*** Opening DATA SUPPLIED ***

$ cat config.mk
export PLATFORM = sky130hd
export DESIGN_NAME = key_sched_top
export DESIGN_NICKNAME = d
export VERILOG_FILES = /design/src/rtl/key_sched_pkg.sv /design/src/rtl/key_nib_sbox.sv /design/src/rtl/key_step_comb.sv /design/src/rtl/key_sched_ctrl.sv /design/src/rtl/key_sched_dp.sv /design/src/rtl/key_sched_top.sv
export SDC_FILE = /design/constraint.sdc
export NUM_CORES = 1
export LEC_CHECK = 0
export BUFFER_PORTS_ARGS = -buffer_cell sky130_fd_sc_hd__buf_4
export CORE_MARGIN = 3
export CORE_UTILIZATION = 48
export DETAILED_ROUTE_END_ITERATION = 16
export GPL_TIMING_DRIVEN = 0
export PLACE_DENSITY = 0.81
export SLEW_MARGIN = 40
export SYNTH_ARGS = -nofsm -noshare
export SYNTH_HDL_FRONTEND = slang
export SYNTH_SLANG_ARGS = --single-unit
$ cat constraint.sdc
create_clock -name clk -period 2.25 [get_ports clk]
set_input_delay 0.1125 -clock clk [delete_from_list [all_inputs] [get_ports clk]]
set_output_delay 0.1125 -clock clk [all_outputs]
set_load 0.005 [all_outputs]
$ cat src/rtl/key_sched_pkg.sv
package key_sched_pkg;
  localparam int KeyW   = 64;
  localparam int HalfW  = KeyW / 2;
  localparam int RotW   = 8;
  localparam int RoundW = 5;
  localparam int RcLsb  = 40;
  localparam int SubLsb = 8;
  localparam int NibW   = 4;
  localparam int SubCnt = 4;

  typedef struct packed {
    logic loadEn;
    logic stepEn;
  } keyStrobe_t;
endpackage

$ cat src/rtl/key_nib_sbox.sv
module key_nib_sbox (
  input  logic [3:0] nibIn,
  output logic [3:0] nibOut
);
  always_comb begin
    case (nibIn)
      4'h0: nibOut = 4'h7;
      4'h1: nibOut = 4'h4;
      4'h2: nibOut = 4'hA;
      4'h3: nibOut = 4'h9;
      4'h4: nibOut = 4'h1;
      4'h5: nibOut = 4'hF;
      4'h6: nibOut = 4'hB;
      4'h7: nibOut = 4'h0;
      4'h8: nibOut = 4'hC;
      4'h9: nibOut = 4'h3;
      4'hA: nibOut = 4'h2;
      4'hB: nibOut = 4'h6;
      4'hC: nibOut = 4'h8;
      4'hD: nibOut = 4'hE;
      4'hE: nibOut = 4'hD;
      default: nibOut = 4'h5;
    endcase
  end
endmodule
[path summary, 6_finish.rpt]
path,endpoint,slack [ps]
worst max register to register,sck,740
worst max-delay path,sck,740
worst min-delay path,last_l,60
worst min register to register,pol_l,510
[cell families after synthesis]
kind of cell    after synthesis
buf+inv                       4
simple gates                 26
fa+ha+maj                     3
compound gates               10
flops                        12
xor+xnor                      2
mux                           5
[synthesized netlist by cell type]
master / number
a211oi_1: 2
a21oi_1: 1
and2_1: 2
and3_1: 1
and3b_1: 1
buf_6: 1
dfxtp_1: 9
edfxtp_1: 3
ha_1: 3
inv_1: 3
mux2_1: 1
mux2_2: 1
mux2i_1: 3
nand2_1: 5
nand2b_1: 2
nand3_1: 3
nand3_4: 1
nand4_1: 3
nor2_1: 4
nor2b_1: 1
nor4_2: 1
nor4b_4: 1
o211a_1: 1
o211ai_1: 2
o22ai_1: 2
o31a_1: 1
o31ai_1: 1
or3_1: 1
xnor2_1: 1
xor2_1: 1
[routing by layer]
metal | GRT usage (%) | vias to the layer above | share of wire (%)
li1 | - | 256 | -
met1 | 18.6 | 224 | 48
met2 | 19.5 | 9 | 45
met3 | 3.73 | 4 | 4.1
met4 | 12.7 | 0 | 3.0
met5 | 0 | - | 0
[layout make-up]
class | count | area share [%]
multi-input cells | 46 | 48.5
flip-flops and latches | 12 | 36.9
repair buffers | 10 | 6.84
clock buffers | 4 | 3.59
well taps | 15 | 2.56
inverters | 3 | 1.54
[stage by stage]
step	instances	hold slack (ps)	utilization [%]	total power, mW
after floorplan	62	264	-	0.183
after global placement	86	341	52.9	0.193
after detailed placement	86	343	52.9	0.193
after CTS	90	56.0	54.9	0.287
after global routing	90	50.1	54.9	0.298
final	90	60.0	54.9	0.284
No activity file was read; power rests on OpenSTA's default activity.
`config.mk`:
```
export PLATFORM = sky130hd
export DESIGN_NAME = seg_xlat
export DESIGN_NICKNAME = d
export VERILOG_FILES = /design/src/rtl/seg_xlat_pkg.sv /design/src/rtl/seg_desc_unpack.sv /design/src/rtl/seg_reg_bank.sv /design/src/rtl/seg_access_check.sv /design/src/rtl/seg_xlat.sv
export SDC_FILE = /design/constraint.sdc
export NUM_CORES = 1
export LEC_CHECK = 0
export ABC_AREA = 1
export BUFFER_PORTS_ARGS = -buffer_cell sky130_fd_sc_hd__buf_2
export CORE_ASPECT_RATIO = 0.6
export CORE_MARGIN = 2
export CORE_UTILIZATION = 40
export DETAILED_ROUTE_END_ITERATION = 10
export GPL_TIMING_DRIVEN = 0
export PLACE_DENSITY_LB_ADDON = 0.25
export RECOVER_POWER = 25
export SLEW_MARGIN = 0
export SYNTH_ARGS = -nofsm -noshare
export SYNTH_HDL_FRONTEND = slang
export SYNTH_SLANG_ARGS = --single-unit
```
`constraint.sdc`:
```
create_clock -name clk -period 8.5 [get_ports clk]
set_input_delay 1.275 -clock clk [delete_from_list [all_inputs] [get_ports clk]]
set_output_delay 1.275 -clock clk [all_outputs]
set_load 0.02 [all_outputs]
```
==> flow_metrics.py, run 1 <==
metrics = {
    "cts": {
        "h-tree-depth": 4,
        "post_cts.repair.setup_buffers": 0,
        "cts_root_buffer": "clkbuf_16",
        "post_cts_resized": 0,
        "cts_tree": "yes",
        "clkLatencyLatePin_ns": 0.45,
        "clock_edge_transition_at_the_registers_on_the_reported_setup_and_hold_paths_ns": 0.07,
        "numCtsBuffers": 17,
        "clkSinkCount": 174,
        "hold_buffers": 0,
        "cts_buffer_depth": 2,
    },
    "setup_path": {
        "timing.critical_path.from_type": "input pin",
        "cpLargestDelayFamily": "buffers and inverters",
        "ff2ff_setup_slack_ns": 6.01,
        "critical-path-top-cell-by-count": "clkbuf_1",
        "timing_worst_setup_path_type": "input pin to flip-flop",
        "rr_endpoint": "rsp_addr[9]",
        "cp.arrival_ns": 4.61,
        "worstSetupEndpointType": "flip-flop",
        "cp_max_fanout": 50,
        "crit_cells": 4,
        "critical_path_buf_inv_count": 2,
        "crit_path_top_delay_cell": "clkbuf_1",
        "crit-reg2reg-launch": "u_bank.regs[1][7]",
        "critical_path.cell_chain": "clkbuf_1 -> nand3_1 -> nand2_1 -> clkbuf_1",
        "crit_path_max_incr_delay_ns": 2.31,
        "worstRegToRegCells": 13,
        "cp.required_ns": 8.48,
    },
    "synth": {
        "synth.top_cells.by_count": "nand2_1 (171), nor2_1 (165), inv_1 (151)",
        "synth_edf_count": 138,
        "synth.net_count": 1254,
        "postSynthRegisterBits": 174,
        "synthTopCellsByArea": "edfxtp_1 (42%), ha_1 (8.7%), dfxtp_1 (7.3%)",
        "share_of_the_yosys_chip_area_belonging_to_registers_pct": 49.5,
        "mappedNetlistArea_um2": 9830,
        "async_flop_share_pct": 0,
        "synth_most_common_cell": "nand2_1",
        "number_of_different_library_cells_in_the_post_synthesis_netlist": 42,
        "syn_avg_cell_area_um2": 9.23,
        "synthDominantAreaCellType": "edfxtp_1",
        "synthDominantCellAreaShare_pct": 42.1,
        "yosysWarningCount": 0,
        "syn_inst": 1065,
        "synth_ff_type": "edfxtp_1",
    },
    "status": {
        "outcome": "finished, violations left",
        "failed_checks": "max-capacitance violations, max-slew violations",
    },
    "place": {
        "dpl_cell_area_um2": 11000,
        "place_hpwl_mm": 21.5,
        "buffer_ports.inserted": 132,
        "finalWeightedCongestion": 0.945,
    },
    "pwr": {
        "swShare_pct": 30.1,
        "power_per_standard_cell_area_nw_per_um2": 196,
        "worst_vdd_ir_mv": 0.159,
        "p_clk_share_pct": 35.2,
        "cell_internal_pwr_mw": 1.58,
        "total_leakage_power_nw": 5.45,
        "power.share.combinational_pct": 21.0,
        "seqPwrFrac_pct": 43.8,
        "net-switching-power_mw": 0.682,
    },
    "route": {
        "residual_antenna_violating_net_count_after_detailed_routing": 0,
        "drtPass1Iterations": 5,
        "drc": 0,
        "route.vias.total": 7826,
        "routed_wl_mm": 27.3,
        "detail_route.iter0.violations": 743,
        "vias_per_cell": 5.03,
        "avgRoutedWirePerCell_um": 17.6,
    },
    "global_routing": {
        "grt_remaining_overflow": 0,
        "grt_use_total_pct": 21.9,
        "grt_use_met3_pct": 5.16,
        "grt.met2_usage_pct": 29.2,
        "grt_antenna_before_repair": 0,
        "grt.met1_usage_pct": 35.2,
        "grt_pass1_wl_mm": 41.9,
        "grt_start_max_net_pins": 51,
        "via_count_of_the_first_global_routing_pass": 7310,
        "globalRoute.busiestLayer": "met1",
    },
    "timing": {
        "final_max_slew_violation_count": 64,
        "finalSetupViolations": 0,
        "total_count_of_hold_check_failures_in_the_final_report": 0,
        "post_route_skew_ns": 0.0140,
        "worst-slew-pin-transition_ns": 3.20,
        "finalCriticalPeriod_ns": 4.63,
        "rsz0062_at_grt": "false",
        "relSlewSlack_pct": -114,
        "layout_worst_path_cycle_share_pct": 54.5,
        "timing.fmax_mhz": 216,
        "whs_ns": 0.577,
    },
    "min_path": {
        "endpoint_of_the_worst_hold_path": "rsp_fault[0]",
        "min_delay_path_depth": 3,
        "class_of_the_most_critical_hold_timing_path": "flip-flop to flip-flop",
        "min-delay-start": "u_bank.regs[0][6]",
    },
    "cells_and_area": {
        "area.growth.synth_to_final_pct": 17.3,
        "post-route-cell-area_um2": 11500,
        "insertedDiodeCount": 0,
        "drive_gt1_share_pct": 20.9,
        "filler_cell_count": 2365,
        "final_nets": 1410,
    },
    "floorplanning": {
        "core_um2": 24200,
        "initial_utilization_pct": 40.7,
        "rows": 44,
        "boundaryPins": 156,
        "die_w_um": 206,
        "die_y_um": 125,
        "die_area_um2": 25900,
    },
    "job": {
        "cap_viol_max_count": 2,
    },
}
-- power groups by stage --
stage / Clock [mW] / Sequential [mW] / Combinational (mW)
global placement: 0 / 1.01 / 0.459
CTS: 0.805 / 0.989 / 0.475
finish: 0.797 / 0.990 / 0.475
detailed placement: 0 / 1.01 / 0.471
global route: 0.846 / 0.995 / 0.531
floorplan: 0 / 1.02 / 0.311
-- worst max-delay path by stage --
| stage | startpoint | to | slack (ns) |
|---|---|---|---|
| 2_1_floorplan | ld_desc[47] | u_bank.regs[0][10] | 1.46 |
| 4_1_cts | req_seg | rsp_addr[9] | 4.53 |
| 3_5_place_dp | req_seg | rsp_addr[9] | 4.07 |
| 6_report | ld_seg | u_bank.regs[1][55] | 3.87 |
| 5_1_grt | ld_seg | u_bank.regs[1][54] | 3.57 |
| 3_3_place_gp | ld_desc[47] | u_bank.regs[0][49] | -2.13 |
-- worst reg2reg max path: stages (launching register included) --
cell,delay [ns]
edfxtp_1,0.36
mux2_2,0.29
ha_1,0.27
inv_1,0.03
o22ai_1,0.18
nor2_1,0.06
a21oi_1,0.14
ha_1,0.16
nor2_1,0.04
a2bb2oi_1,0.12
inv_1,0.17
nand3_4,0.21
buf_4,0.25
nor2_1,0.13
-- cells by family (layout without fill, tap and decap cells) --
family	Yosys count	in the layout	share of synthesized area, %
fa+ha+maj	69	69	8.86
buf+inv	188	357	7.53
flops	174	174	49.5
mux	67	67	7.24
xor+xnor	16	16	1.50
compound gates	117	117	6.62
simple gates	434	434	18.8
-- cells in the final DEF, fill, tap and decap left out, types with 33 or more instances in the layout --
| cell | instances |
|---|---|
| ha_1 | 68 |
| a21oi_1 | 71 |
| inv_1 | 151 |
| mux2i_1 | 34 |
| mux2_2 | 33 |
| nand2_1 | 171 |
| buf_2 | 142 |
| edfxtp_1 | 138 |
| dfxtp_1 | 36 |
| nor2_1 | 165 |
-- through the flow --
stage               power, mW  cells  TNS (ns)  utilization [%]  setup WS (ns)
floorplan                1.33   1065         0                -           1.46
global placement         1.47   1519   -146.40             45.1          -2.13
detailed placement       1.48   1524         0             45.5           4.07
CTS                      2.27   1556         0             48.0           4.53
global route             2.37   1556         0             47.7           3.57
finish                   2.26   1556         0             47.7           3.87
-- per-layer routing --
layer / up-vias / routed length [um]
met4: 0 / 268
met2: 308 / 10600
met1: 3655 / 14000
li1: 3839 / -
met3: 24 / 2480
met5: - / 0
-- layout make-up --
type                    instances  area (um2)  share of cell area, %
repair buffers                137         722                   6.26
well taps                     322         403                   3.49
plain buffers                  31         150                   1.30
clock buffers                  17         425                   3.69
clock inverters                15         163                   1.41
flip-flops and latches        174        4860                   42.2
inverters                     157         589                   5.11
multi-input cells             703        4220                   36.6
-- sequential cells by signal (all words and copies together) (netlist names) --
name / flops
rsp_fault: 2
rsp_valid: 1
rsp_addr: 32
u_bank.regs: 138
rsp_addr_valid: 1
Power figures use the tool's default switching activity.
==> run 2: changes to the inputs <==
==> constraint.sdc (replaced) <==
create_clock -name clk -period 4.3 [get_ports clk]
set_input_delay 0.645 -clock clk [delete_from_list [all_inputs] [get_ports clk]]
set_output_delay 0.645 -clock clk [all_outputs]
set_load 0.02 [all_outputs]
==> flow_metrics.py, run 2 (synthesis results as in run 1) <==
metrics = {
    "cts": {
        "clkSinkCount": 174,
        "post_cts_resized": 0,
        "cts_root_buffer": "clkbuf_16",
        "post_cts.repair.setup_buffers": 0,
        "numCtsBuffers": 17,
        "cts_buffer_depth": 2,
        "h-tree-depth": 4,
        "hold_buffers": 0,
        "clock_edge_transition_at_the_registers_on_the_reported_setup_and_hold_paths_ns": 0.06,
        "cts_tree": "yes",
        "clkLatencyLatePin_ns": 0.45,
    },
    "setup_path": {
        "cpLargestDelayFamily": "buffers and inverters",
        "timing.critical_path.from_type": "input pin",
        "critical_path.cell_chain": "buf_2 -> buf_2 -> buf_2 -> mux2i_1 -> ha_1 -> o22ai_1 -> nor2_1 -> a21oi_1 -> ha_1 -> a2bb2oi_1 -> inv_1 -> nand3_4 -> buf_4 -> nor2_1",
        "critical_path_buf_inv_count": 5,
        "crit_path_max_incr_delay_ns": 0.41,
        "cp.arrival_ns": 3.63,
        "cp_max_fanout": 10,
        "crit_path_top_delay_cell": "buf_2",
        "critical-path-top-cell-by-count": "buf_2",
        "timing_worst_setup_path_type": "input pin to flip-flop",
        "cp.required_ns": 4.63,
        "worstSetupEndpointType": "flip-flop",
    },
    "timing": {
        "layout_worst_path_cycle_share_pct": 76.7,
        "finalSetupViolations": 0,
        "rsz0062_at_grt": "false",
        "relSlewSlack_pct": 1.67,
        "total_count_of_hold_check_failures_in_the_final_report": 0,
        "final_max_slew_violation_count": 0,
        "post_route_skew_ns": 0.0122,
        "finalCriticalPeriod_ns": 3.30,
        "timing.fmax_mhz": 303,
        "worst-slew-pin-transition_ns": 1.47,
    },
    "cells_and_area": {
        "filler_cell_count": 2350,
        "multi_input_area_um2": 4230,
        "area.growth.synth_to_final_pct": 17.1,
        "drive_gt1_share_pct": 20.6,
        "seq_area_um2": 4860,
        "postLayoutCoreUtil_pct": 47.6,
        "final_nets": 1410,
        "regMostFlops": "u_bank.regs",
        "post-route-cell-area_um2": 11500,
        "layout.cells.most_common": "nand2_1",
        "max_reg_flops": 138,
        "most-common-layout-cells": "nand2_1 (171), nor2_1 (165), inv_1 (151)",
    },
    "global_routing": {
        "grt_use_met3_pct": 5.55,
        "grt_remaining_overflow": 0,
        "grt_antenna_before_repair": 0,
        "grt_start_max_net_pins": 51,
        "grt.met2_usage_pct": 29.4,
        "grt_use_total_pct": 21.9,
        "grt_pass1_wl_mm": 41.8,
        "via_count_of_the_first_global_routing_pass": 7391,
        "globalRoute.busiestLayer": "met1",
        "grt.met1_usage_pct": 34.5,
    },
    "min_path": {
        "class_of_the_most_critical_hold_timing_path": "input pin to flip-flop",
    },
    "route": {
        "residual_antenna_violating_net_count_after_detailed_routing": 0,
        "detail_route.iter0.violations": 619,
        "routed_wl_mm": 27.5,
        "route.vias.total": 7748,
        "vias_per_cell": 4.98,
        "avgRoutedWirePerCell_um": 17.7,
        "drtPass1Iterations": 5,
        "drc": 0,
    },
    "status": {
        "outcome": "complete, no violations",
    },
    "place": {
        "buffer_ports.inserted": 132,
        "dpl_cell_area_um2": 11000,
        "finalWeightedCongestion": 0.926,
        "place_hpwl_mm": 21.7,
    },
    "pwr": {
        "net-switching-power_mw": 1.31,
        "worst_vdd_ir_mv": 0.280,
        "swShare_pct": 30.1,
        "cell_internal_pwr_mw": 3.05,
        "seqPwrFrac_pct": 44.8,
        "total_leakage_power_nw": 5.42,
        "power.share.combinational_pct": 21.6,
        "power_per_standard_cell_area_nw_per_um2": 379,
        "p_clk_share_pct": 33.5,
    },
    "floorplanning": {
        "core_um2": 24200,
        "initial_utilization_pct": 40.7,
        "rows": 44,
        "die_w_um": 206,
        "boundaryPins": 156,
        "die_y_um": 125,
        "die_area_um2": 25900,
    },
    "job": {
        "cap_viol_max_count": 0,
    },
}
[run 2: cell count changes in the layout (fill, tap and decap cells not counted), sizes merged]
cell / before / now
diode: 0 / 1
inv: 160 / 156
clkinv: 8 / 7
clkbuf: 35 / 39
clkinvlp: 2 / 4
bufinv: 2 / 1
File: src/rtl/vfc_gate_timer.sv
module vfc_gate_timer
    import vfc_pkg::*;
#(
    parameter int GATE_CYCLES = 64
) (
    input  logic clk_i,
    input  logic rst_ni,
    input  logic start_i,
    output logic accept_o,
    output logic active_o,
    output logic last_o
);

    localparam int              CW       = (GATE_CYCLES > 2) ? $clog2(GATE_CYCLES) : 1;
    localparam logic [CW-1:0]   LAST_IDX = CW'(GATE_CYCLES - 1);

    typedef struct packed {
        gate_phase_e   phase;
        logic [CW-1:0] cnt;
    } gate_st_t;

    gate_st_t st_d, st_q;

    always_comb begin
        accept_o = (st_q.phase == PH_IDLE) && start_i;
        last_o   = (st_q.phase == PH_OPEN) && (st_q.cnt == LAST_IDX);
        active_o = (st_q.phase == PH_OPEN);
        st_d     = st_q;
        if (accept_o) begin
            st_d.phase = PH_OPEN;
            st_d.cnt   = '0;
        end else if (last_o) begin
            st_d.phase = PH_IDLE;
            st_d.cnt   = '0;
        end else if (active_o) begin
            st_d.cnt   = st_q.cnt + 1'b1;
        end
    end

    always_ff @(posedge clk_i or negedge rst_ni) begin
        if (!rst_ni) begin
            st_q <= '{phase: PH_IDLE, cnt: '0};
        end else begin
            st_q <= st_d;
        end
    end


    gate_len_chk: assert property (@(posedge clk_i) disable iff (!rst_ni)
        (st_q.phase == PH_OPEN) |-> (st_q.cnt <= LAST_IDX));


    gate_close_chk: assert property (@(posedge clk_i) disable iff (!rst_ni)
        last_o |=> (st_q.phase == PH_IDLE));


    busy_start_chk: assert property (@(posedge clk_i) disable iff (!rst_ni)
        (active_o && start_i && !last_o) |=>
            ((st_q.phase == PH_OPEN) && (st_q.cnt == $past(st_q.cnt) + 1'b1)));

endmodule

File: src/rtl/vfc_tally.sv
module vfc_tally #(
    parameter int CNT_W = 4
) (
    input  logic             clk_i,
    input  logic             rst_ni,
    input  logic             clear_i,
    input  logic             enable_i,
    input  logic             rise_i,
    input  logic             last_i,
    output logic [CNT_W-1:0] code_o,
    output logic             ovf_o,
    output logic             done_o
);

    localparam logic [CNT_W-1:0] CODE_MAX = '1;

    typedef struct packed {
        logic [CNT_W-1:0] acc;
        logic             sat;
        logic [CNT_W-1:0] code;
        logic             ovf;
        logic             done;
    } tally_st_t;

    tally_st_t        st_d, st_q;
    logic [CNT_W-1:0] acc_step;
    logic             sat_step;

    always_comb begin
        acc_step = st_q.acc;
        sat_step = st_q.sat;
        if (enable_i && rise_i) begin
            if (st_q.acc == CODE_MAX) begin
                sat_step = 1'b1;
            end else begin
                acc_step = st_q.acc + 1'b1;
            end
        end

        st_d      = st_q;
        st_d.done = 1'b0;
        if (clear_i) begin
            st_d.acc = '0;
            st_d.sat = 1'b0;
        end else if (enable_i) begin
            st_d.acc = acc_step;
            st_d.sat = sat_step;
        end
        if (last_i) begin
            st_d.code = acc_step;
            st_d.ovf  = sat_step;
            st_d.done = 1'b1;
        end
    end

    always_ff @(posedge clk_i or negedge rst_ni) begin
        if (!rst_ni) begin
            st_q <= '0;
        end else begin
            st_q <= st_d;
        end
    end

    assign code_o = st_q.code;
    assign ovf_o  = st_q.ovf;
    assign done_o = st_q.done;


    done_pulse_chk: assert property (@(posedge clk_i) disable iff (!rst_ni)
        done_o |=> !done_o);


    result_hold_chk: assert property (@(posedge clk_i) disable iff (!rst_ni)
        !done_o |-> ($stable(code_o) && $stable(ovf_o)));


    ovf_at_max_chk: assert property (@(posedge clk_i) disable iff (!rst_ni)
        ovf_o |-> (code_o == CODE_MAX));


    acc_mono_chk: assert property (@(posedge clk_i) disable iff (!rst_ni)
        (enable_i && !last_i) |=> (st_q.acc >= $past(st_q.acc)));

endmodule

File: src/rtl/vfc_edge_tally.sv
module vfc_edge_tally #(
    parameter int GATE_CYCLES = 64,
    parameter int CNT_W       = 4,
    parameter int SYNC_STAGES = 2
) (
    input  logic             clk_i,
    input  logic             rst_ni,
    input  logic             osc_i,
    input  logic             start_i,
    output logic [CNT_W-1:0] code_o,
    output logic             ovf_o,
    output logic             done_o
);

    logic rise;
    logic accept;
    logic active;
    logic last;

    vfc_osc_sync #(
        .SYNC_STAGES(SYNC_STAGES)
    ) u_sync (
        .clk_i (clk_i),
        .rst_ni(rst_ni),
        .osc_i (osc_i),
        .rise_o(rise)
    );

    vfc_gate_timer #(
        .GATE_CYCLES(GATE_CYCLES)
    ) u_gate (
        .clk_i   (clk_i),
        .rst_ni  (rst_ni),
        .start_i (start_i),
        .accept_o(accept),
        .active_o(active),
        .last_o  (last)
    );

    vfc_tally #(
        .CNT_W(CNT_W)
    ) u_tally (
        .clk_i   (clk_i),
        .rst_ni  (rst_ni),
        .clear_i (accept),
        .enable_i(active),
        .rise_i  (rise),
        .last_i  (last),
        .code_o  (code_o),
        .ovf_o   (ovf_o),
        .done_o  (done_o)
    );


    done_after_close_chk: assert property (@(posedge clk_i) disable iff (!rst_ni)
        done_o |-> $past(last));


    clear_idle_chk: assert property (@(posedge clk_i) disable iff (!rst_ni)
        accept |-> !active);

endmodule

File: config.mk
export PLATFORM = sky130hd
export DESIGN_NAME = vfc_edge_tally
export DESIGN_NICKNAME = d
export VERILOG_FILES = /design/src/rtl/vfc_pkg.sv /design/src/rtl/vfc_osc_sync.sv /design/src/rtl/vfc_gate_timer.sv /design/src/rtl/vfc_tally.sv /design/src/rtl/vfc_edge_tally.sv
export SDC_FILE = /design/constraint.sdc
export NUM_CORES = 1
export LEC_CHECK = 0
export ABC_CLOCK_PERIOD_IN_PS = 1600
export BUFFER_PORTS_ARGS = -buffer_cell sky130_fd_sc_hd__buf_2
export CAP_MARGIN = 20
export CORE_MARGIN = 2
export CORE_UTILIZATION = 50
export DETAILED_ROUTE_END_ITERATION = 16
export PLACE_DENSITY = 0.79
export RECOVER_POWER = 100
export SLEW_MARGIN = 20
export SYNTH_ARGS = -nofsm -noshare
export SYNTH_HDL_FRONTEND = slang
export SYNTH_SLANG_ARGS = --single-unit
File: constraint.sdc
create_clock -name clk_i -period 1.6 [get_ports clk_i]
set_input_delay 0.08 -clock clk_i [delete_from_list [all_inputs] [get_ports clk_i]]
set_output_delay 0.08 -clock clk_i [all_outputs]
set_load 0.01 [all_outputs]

*** Closing DATA SUPPLIED ***

## WORK REQUEST
Every line above that holds the string "gates" counts once. State how many such lines there are, as a number alone.

## ANSWER SPACE
4